Learn more: Making Wi-Fi HIPAA compliant

Enforcing multi-factor authentication (MFA) as best practice 

MFA reduces the risk of unauthorized access if credentials are compromised. As healthcare organizations increasingly rely on mobile email access, implementing strong MFA becomes a major defense layer. "As with any new or evolving attack technique, the first step is awareness. Security practitioners need to work with their colleagues across IT to educate them on how MFA bypass kits work and what gaps may exist in their security infrastructure," explains Amy Larson DeCarlo, Principal Analyst for Security and Data Center Services at GlobalData. Healthcare organizations should require MFA for all email accounts accessible via mobile devices and extend this protection to any system containing PHI that can be accessed remotely. The implementation should leverage multiple authentication factors, including biometric options like fingerprint or facial recognition where available, alongside traditional authentication tokens or one-time passwords.

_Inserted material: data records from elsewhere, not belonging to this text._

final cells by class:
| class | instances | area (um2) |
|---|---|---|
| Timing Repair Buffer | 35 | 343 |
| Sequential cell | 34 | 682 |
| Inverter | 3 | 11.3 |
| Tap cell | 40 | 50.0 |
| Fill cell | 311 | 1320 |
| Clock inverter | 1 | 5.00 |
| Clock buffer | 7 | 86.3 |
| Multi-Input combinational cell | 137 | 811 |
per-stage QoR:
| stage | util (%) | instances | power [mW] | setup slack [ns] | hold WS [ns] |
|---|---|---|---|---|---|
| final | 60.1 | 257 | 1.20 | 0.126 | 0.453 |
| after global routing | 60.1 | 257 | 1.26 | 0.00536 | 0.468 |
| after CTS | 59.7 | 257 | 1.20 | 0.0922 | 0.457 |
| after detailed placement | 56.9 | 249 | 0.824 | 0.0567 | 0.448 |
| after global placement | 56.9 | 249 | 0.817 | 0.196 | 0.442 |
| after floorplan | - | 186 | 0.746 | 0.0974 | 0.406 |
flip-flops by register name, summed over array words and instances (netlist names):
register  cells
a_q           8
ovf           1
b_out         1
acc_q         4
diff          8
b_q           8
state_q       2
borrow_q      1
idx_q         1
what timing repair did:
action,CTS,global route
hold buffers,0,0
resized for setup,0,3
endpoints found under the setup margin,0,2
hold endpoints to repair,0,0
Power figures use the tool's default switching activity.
### src/rtl/mem_arbiter_if.sv
// Bus bundle between the mem_arbiter and its surroundings: the instruction
// fetch port, the load/store port and the request port of the byte-serial
// memory access unit. The arbiter connects through the slave modport; the
// environment (requesters plus access unit) uses the master modport.
interface mem_arbiter_if #(
   parameter int ADDR_W = 32
);
   // Instruction fetch port
   logic              if_valid;
   logic [ADDR_W-1:0] if_addr;
   logic              if_ready;
   logic [31:0]       if_data;

   // Load/store port
   logic              ls_valid;
   logic              ls_wr;
   logic [ADDR_W-1:0] ls_addr;
   logic [2:0]        ls_len;
   logic [31:0]       ls_data;
   logic              ls_ready;
   logic [31:0]       ls_data_out;

   // Access unit port
   logic              mu_valid;
   logic              mu_wr;
   logic [ADDR_W-1:0] mu_addr;
   logic [2:0]        mu_len;
   logic [31:0]       mu_data;
   logic              mu_ready;
   logic [31:0]       mu_data_out;

   modport slave (
      input  if_valid, if_addr,
      output if_ready, if_data,
      input  ls_valid, ls_wr, ls_addr, ls_len, ls_data,
      output ls_ready, ls_data_out,
      output mu_valid, mu_wr, mu_addr, mu_len, mu_data,
      input  mu_ready, mu_data_out
   );

   modport master (
      output if_valid, if_addr,
      input  if_ready, if_data,
      output ls_valid, ls_wr, ls_addr, ls_len, ls_data,
      input  ls_ready, ls_data_out,
      input  mu_valid, mu_wr, mu_addr, mu_len, mu_data,
      output mu_ready, mu_data_out
   );
endinterface

### src/rtl/mem_arbiter.sv
// mem_arbiter: grants the instruction fetch port or the load/store port to the
// byte-serial memory access unit, one transaction at a time. The granted
// request is latched and held on the mu_* fields until the next grant; the
// access unit's completion pulse and read data are routed back to the owner.
// A ROB flush aborts the transaction in flight without a completion pulse.
//
// Optional feature: define MEM_ARB_IO_STALL_EN to hold back stores to the
// UART window (ls_addr[17:16] == 2'b11) while io_buffer_full is high.
module mem_arbiter #(
   parameter int ADDR_W = 32
) (
   input  logic        clk_in,
   input  logic        rst_n_in,
   input  logic        rdy_in,
   input  logic        rob_clear,
   input  logic        io_buffer_full,
   mem_arbiter_if.slave bus
);

   typedef enum logic [1:0] {
      IDLE    = 2'd0,
      BUSY_IF = 2'd1,
      BUSY_LS = 2'd2
   } state_t;

   state_t            state_q;
   logic              lastOwner_q;
   logic              muWr_q;
   logic [ADDR_W-1:0] muAddr_q;
   logic [2:0]        muLen_q;
   logic [31:0]       muData_q;

   logic              lsStall;
   logic              ifEligible;
   logic              lsEligible;
   logic              grantIf;
   logic              grantLs;
   logic              completeOk;

`ifdef MEM_ARB_IO_STALL_EN
   assign lsStall = bus.ls_wr & io_buffer_full & (bus.ls_addr[17:16] == 2'b11);
`else
   logic unusedIoFull;
   assign unusedIoFull = io_buffer_full;
   assign lsStall      = 1'b0;
`endif

   assign ifEligible = bus.if_valid;
   assign lsEligible = bus.ls_valid & ~lsStall;

   // Arbitration: a lone eligible port wins; on a conflict the port that did
   // not own the previous grant wins (last owner 0 = IF, so LS goes first).
   always_comb begin
      grantLs = 1'b0;
      grantIf = 1'b0;
      if (lsEligible && (!ifEligible || !lastOwner_q)) begin
         grantLs = 1'b1;
      end else if (ifEligible) begin
         grantIf = 1'b1;
      end
   end

   // Arbiter FSM: grants in IDLE, latches the request fields, waits for the
   // access unit to complete, and drops back to IDLE on completion or flush.
   always_ff @(posedge clk_in or negedge rst_n_in) begin
      if (!rst_n_in) begin
         state_q     <= IDLE;
         lastOwner_q <= 1'b0;
         muWr_q      <= 1'b0;
         muAddr_q    <= '0;
         muLen_q     <= 3'b000;
         muData_q    <= 32'h0;
      end else if (rdy_in) begin
         if (rob_clear) begin
            state_q <= IDLE;
         end else begin
            case (state_q)
               IDLE: begin
                  if (grantLs) begin
                     state_q     <= BUSY_LS;
                     lastOwner_q <= 1'b1;
                     muWr_q      <= bus.ls_wr;
                     muAddr_q    <= bus.ls_addr;
                     muLen_q     <= bus.ls_len;
                     muData_q    <= bus.ls_data;
                  end else if (grantIf) begin
                     state_q     <= BUSY_IF;
                     lastOwner_q <= 1'b0;
                     muWr_q      <= 1'b0;
                     muAddr_q    <= bus.if_addr;
                     muLen_q     <= 3'b010;
                     muData_q    <= 32'h0;
                  end
               end
               BUSY_IF, BUSY_LS: begin
                  if (bus.mu_ready) begin
                     state_q <= IDLE;
                  end
               end
               default: begin
                  state_q <= IDLE;
               end
            endcase
         end
      end
   end

   // A completion only counts when the arbiter is enabled and no flush is
   // discarding it in the same cycle; otherwise the owner sees no pulse.
   assign completeOk = rdy_in & ~rob_clear & bus.mu_ready;

   // Dropping mu_valid in the completion cycle keeps the access unit from
   // restarting on the stale request before the FSM reaches IDLE.
   assign bus.mu_valid    = (state_q != IDLE) & ~bus.mu_ready;
   assign bus.mu_wr       = muWr_q;
   assign bus.mu_addr     = muAddr_q;
   assign bus.mu_len      = muLen_q;
   assign bus.mu_data     = muData_q;

   assign bus.if_ready    = completeOk & (state_q == BUSY_IF);
   assign bus.if_data     = bus.if_ready ? bus.mu_data_out : 32'h0;
   assign bus.ls_ready    = completeOk & (state_q == BUSY_LS);
   assign bus.ls_data_out = bus.ls_ready ? bus.mu_data_out : 32'h0;

endmodule

### src/flat_wrapper.sv
// flat-port wrapper written by rule: the top's interface ports become plain ports
module mem_arbiter_flat 
#(
   parameter int ADDR_W = 32
)
  (clk_in, rst_n_in, rdy_in, rob_clear, io_buffer_full, bus_if_valid, bus_if_addr, bus_if_ready, bus_if_data, bus_ls_valid, bus_ls_wr, bus_ls_addr, bus_ls_len, bus_ls_data, bus_ls_ready, bus_ls_data_out, bus_mu_valid, bus_mu_wr, bus_mu_addr, bus_mu_len, bus_mu_data, bus_mu_ready, bus_mu_data_out);
  mem_arbiter_if #(.ADDR_W(ADDR_W)) bus_i ();
  input  logic clk_in;
  input  logic rst_n_in;
  input  logic rdy_in;
  input  logic rob_clear;
  input  logic io_buffer_full;
  input wire logic [$bits(bus_i.if_valid)-1:0] bus_if_valid;
  input wire logic [$bits(bus_i.if_addr)-1:0] bus_if_addr;
  output wire logic [$bits(bus_i.if_ready)-1:0] bus_if_ready;
  output wire logic [$bits(bus_i.if_data)-1:0] bus_if_data;
  input wire logic [$bits(bus_i.ls_valid)-1:0] bus_ls_valid;
  input wire logic [$bits(bus_i.ls_wr)-1:0] bus_ls_wr;
  input wire logic [$bits(bus_i.ls_addr)-1:0] bus_ls_addr;
  input wire logic [$bits(bus_i.ls_len)-1:0] bus_ls_len;
  input wire logic [$bits(bus_i.ls_data)-1:0] bus_ls_data;
  output wire logic [$bits(bus_i.ls_ready)-1:0] bus_ls_ready;
  output wire logic [$bits(bus_i.ls_data_out)-1:0] bus_ls_data_out;
  output wire logic [$bits(bus_i.mu_valid)-1:0] bus_mu_valid;
  output wire logic [$bits(bus_i.mu_wr)-1:0] bus_mu_wr;
  output wire logic [$bits(bus_i.mu_addr)-1:0] bus_mu_addr;
  output wire logic [$bits(bus_i.mu_len)-1:0] bus_mu_len;
  output wire logic [$bits(bus_i.mu_data)-1:0] bus_mu_data;
  input wire logic [$bits(bus_i.mu_ready)-1:0] bus_mu_ready;
  input wire logic [$bits(bus_i.mu_data_out)-1:0] bus_mu_data_out;
  assign bus_i.if_valid = bus_if_valid;
  assign bus_i.if_addr = bus_if_addr;
  assign bus_if_ready = bus_i.if_ready;
  assign bus_if_data = bus_i.if_data;
  assign bus_i.ls_valid = bus_ls_valid;
  assign bus_i.ls_wr = bus_ls_wr;
  assign bus_i.ls_addr = bus_ls_addr;
  assign bus_i.ls_len = bus_ls_len;
  assign bus_i.ls_data = bus_ls_data;
  assign bus_ls_ready = bus_i.ls_ready;
  assign bus_ls_data_out = bus_i.ls_data_out;
  assign bus_mu_valid = bus_i.mu_valid;
  assign bus_mu_wr = bus_i.mu_wr;
  assign bus_mu_addr = bus_i.mu_addr;
  assign bus_mu_len = bus_i.mu_len;
  assign bus_mu_data = bus_i.mu_data;
  assign bus_i.mu_ready = bus_mu_ready;
  assign bus_i.mu_data_out = bus_mu_data_out;
  mem_arbiter #(.ADDR_W(ADDR_W)) u_core (.clk_in(clk_in), .rst_n_in(rst_n_in), .rdy_in(rdy_in), .rob_clear(rob_clear), .io_buffer_full(io_buffer_full), .bus(bus_i));
endmodule
### config.mk
export PLATFORM = sky130hd
export DESIGN_NAME = mem_arbiter_flat
export DESIGN_NICKNAME = d
export VERILOG_FILES = /design/src/rtl/mem_arbiter_if.sv /design/src/rtl/mem_arbiter.sv /design/src/flat_wrapper.sv
export SDC_FILE = /design/constraint.sdc
export NUM_CORES = 1
export LEC_CHECK = 0
export ABC_AREA = 1
export BUFFER_PORTS_ARGS = -buffer_cell sky130_fd_sc_hd__buf_2
export CORE_AREA = 5 5 102 104
export CTS_BUF_LIST = sky130_fd_sc_hd__clkbuf_4 sky130_fd_sc_hd__clkbuf_8
export DETAILED_ROUTE_END_ITERATION = 10
export DIE_AREA = 0 0 107 109
export GPL_TIMING_DRIVEN = 0
export PLACE_DENSITY = 0.79
export SYNTH_ARGS = -nofsm -noshare
export SYNTH_HDL_FRONTEND = slang
export SYNTH_SLANG_ARGS = --single-unit
### constraint.sdc
create_clock -name clk_in -period 1.7 [get_ports clk_in]
set_clock_uncertainty 0.15 [all_clocks]
set_input_delay 0.17 -clock clk_in [delete_from_list [all_inputs] [get_ports clk_in]]
set_output_delay 0.17 -clock clk_in [all_outputs]
set_load 0.05 [all_outputs]
==> results_dict.tcl, run 1 <==
set metrics [dict create \
    grt_max_degree 72 \
    vias_per_cell 4.84 \
    drive_gt1_share_pct 42.7 \
    die_h_um 109 \
    synth-edff-count 0 \
    holdPathEnd "u_core.bus.mu_addr[21]" \
    timing.rr.end "u_core.bus.mu_data[27]" \
    ant_nets 0 \
    syn_inst 530 \
    max_cap_violations 0 \
    core_area_um2 9460 \
    synth.distinct_cells 19 \
    clk_path_buf_depth 2 \
    p_per_area_nw_per_um2 1160 \
    grt.met3_usage_pct 8.17 \
    synthFlopType "dfrtp_1" \
    h-tree-depth 3 \
    grt.busiest_layer "met2" \
    drcViolationCount 0 \
    gr-total-overflow 0 \
    r2r-start "u_core.state_q[0]" \
    routabilityCongestion 0.832 \
    cp-end-kind "output port" \
    yosys.area.top_type "dfrtp_1" \
    synthArstFlopShare_pct 100 \
    cpPeakStageDelay_ns 0.40 \
    path_class "reg -> out" \
    start_kind "flip-flop" \
    cp_slowest_cell "dfrtp_1" \
    cts.clk_slew.worst_paths_ns 0.08 \
    synth_area_leaders "dfrtp_1 49%, nand2_1 31%, nor2_1 7.0%" \
    synth_top_area_share_pct 48.7 \
    dp_hpwl_um 10600 \
    io_pins 275 \
    p_total_mw 8.58 \
    antenna_found_initial 4 \
    fmax_mhz 491 \
    die_width_um 107 \
    fin_nets 1061 \
    rows 36 \
    rsz0062_at_grt "yes" \
    grt_pass1_vias 5178 \
    timing.final.ws_setup_ns -0.338 \
    tightest_slew_ns 0.911 \
    start_util_pct 38.6 \
    final.min_clock_period_ns 2.04 \
    utilization_pct 78.3 \
    routed_wl_um 17800 \
    grt_usage_pct 28.2 \
    syn_area_um2 3650 \
    drt_first_pass_iters 7 \
    hold_depth 5 \
    clk_latency_ns 0.33 \
    hold_violations 0 \
    dp_slack_ns -0.341 \
    arrival_ns 1.72 \
    cp_max_fo 10 \
    dieArea_um2 11700 \
    crit_top_cell "buf_6" \
    p_leak_nw 4.23 \
    critPathLaunch "u_core.state_q[1]" \
    wl_per_cell_um 17.1 \
    synth_nets 673 \
    violations "negative setup slack" \
    rr_worst_depth 10 \
    fin_crit_sh_pct 120 \
    ys_seq_area_share_pct 48.7 \
    cp_cell_sequence "inv_1, ha_1, nand4_1, buf_6, clkbuf_16, nor2_2, buf_6" \
    vdd_drop_max_v 0.000988 \
    io_buffers 273 \
    gr-usage-met2_pct 51.1 \
    met1_usage_pct 28.2 \
    synth_common_cells "306 x nand2_1, 71 x dfrtp_1, 68 x nor2_1" \
    cts_tree "yes" \
    hold_class "in -> reg" \
    numCtsBuffers 9 \
    cts-root-buf "clkbuf_8" \
    first_iter_violations 246 \
    synth.avg_cell_area_um2 6.88 \
    yosysMostFrequentCell "nand2_1" \
    critPathRequiredTime_ns 1.38 \
    setup_viol 135 \
    yosysWarnings 0 \
    nFillCells 585 \
    status "complete, but fails checks" \
    areaGrowthSynthToFinish_pct 103 \
    vias 5032 \
    slew_headroom_pct 39.2 \
    r2r_slack_ns -0.17 \
    synth-seq-cells 71 \
    min_from "bus_if_addr[21]" \
    cts.sinks 71 \
    grt_pass1_wl_um 25500 \
    slew_violations 0 \
]
worst max path at each step:
stage,end,slack (ns),cells after the start
after floorplan,bus_if_data[0],-0.15,5
after global placement,bus_ls_data_out[24],-0.30,6
after detailed placement,bus_if_data[10],-0.34,6
after CTS,bus_ls_data_out[14],-0.32,7
after global routing,bus_if_data[30],-0.42,7
final,bus_if_data[30],-0.34,7
registers in the layout (all words and copies together) (netlist names):
register / flops
u_core.bus.mu_len: 3
u_core.bus.mu_wr: 1
u_core.lastOwner_q: 1
u_core.bus.mu_addr: 32
u_core.state_q: 2
u_core.bus.mu_data: 32
where the power goes:
part / total (mW) / internal [mW] / switching [mW]
Combinational: 4.58 / 1.17 / 3.42
Clock: 1.36 / 0.702 / 0.663
Sequential: 2.63 / 2.28 / 0.343
critical path, delay by kind of cell, from the launching register on:
kind	cells	cell delay, ns
adders and majority gates	1	0.15
buffers and inverters	4	0.59
DFF	1	0.40
and+or+nand+nor	2	0.23
what timing repair did:
action / 4_1_cts / 5_1_grt
hold buffers: 95 / 0
pin swaps: 3 / 4
cloned: 1 / 2
endpoints found under the hold margin: 139 / 0
setup endpoints to repair: 78 / 136
setup buffers: 6 / 0
resized for setup: 167 / 40
cell families (layout without fill, tap and decap cells):
family                   count (synthesis)  count (layout)  share of synthesized area, %
adder cells (fa/ha/maj)                  3               3                          1.03
AO/OA/AOI/OAI                            5               5                          1.06
other                                    0               3                             0
AND/OR/NAND/NOR                        382             382                          40.4
flip-flops                              71              71                          48.7
buffers and inverters                   69             462                          8.75
placed cells by master, fill, tap and decap left out, types with 2 or more instances in the layout:
master / n
nor2_4: 39
a21oi_1: 2
dfrtp_1: 71
nor2_1: 6
nand4_1: 2
buf_4: 16
inv_6: 2
clkbuf_8: 10
dlygate4sd3_1: 95
buf_8: 21
clkbuf_16: 5
diode_2: 3
nand3_1: 3
clkinvlp_4: 2
inv_1: 39
inv_2: 3
buf_6: 55
ha_1: 3
buf_2: 209
nand2_1: 306
nor2_2: 23
layer usage:
layer	up-vias	wire length (um)
li1	2328	-
met1	2284	6220
met2	332	9090
met3	86	1460
met4	2	995
met5	-	13
layout make-up:
cell class	count	area (um^2)	share of cell area, %
inverter	43	164	2.21
clock inverter	6	67.6	0.913
multi-input combinational	390	1900	25.7
clock buffer	10	131	1.77
buffer	26	294	3.97
sequential	71	1780	24.0
tap	114	143	1.93
timing repair buffer	377	2920	39.4
antenna	3	7.51	0.101
through the flow:
step                instances  TNS [ns]  instance area (um^2)  hold WS (ns)
floorplan                 530     -5.64                  3920        -0.276
global placement          917    -21.26                  5430         0.221
detailed placement        917    -16.09                  5430         0.207
CTS                      1035    -21.03                  7200       0.00182
global route             1040    -35.07                  7400        0.0193
finish                   1040    -21.94                  7400        0.0202
Note: power is estimated with default switching activity, not from simulation.
==> run 2, diff against run 1 <==
ABC_AREA = unset   (was 1)
CORE_AREA = 5 5 105 107   (was 5 5 102 104)
DIE_AREA = 0 0 110 112   (was 0 0 107 109)
PLACE_DENSITY = 0.73   (was 0.79)
==> run 2 against run 1 <==
Net effect:
- the flow still finishes with violations (negative setup slack)
- worst hold slack better by 0.0036 ns
- critical path type unchanged
- combinational power rose by 3%
- global-route usage decreased by 4.7 points
- largest cell class unchanged
- highest routed layer unchanged
- core utilization is 8.8 points lower
- register-to-register slack lost 0.16 ns
- critical endpoint is now bus_ls_data_out[22]
==> results_dict.tcl, run 2 <==
set metrics [dict create \
    nFillCells 685 \
    io_buffers 273 \
    drt_first_pass_iters 4 \
    die_width_um 110 \
    violations "negative setup slack" \
    p_leak_nw 3.58 \
    die_h_um 112 \
    max_cap_violations 0 \
    path_class "reg -> out" \
    cts-root-buf "clkbuf_8" \
    fin_nets 772 \
    antenna_found_initial 2 \
    routabilityCongestion 0.829 \
    p_per_area_nw_per_um2 1270 \
    fmax_mhz 488 \
    grt_pass1_vias 4228 \
    vias_per_cell 4.82 \
    ys_seq_area_share_pct 50.6 \
    start_kind "flip-flop" \
    cp_max_fo 10 \
    cts.sinks 71 \
    p_clk_share_pct 17.1 \
    dieArea_um2 12300 \
    synth-seq-cells 71 \
    synth.avg_cell_area_um2 12.6 \
    setup.worst_path.end "bus_ls_data_out[22]" \
    start_util_pct 35.0 \
    synth_nets 422 \
    final.min_clock_period_ns 2.05 \
    layout_common_cells "205 x buf_2, 71 x dfrtp_1, 62 x mux2_2, 46 x buf_8, 37 x dlygate4sd3_1" \
    tightest_slew_ns 0.903 \
    slew_headroom_pct 39.8 \
    vdd_drop_max_v 0.00106 \
    synth-edff-count 0 \
    vias 3713 \
    r2r_slack_ns -0.33 \
    io_pins 275 \
    yosys.area.top_type "dfrtp_1" \
    clk_latency_ns 0.34 \
    grt_pass1_wl_um 21900 \
    intPower_mw 4.68 \
    yosysMostFrequentCell "dfrtp_1" \
    fin_crit_sh_pct 120 \
    core_area_um2 10000 \
    p_sw_mw 4.20 \
    r2r-start "u_core.state_q[0]" \
    comb_power_share_pct 53.0 \
    h-tree-depth 3 \
    setup_viol 137 \
    synth.distinct_cells 24 \
    clk_path_buf_depth 2 \
    multiInputGateArea_um2 1760 \
    p_total_mw 8.88 \
    critPathLaunch "u_core.state_q[0]" \
    synth_area_leaders "dfrtp_1 51%, mux2_2 21%, and2_1 12%" \
    timing.rr.end "u_core.bus.mu_data[13]" \
    grt_usage_pct 23.5 \
    final_common_cell "buf_2" \
    rr_worst_depth 8 \
    regArea_um2 1780 \
    gr-total-overflow 0 \
    wl_per_cell_um 19.8 \
    drive_gt1_share_pct 75.1 \
    status "complete, but fails checks" \
    critPathRequiredTime_ns 1.38 \
    pwr-share-seq_pct 29.9 \
    cts_tree "yes" \
    ant_nets 0 \
    yosysWarnings 0 \
    synth_common_cells "71 x dfrtp_1, 65 x and2_1, 64 x mux2_2" \
    rows 37 \
    timing.final.ws_setup_ns -0.347 \
    routed_wl_um 15200 \
    rsz0062_at_grt "yes" \
    grt_max_degree 72 \
    synthArstFlopShare_pct 100 \
    cts.clk_slew.worst_paths_ns 0.08 \
    utilization_pct 69.5 \
    areaGrowthSynthToFinish_pct 98.6 \
    syn_area_um2 3510 \
    arrival_ns 1.73 \
    synthFlopType "dfrtp_1" \
    cp-end-kind "output port" \
    dp_hpwl_um 9850 \
    numCtsBuffers 9 \
    synth_top_area_share_pct 50.6 \
    slew_violations 0 \
    drcViolationCount 0 \
    hold_class "in -> reg" \
    swShare_pct 47.3 \
    first_iter_violations 140 \
    hold_violations 0 \
    syn_inst 279 \
]
-- run 2: changes by cell type in the layout (fill, tap and decap cells not counted), sizes merged, moves of 3 or more --
cell	before	now
nand3	4	0
clkinv	1	4
nor2	69	1
dlygate4sd3	95	37
inv	45	6
a22o	0	35
nand2	307	0
mux2	0	64
buf	302	314
and2	0	65
and3	0	3
-- run 2: worst min-delay path by stage --
stage          cells after the start       startpoint                      to
6_report                           3  bus_if_addr[23]  u_core.bus.mu_addr[23]
5_1_grt                            3  bus_if_addr[28]  u_core.bus.mu_addr[28]
3_3_place_gp                       2  bus_ls_data[17]  u_core.bus.mu_data[17]
3_5_place_dp                       1         rst_n_in   u_core.bus.mu_addr[1]
4_1_cts                            3  bus_if_addr[29]  u_core.bus.mu_addr[29]
2_1_floorplan                      0         rst_n_in   u_core.bus.mu_addr[0]
-- run 2: final cells by class --
class                      instances  area share, %
clock inverter                     7           1.38
tap                              136           2.44
buffer                            19           3.75
inverter                           5          0.269
antenna                            1         0.0359
sequential                        71           25.5
timing repair buffer             340           39.6
clock buffer                       9           1.78
multi-input combinational        183           25.2
-- run 2: cells by family (layout without fill, tap and decap cells) --
| group | count (synthesis) | count (layout) | synth area share, % |
|---|---|---|---|
| buffers and inverters | 25 | 380 | 3.92 |
| AOI/OAI and AO/OA | 43 | 43 | 10.9 |
| other | 0 | 1 | 0 |
| DFF | 71 | 71 | 50.6 |
| and+or+nand+nor | 73 | 73 | 13.0 |
| adders and majority gates | 3 | 3 | 1.07 |
| muxes | 64 | 64 | 20.5 |
-- run 2: critical path, cell delays in order, from the launching register on --
cell and delay (ns):
dfrtp_1 0.42, inv_2 0.08, ha_1 0.13, and3_4 0.23, clkbuf_8 0.19, and2_2 0.18, buf_8 0.15
-- run 2: metrics by stage --
step / setup slack [ns] / area, um^2 / setup TNS (ns) / hold slack [ns] / std cells
after CTS: -0.328 / 6790 / -31.67 / 0.0116 / 766
after detailed placement: -0.353 / 5160 / -29.73 / 0.194 / 688
after global placement: -0.295 / 5160 / -25.33 / 0.238 / 688
after global routing: -0.410 / 6980 / -41.25 / 0.0228 / 771
after floorplan: -0.0471 / 3620 / -1.07 / -0.276 / 279
final: -0.347 / 6980 / -33.31 / 0.0238 / 771
-- run 2: power by group through the flow --
stage                     clock network (mW)  logic (mW)  registers (mW)
after floorplan                            0       0.994            4.79
after global placement                     0        4.22            2.62
after detailed placement                   0        4.28            2.64
after CTS                               1.53        4.65            2.63
after global routing                    1.62        4.90            2.73
final                                   1.52        4.71            2.65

DeCarlo further advises that "all organizations should move away from easily exploited factors, including passwords, one-time passcodes, security questions, and push notifications. Instead, they should implement digital signatures or passkeys." This guidance has become particularly relevant as sophisticated MFA bypass kits have become readily available to threat actors. "Phishing-as-a-Service has gotten more sophisticated, and the kits made available through them difficult for a targeted organization to detect," warns DeCarlo. "The danger for HIPAA-compliant organizations is that cybercriminals can use these kits to capture credentials and session tokens, which in turn can be used to gain access to Personally Identifiable Information of patients and employees."

David Chou, Founder of Chou Group Healthcare Technology Advisory Services, emphasizes the urgency of this protection by stating that "Recent HIPAA updates signal an urgent need to modernize outdated communication systems and fortify cybersecurity defenses. The challenge lies in upgrading 24/7 operational systems without disruption, making it critical for leaders to prioritize multi factor authentication and proactive incident response planning." Modern approaches include using trusted platform modules in devices to support the safe manufacture and ongoing use of public passkeys. As DeCarlo notes, "The private key that authenticates the user is stored on the hardware of an end user's device. It isn't shared so threat actors can't access it. This provides strong protection against phishing and credential theft in general."

FAQs

What is multi-factor authentication (MFA)?

MFA is a security process that requires users to provide two or more verification factors to gain access to an account or system. For healthcare providers using mobile email, this includes something you know (password), something you have (mobile device), and sometimes something you are (biometric verification like fingerprint or facial recognition).

What does BYOD mean in healthcare?

BYOD (Bring Your Own Device) refers to the practice of healthcare providers using their personal smartphones, tablets, or laptops for work purposes, including accessing work email.

What is encryption?

Encryption is the process of converting information into a code to prevent unauthorized access. For healthcare providers using mobile email, encryption protects PHI both in transit (while being sent) and at rest (stored on the device).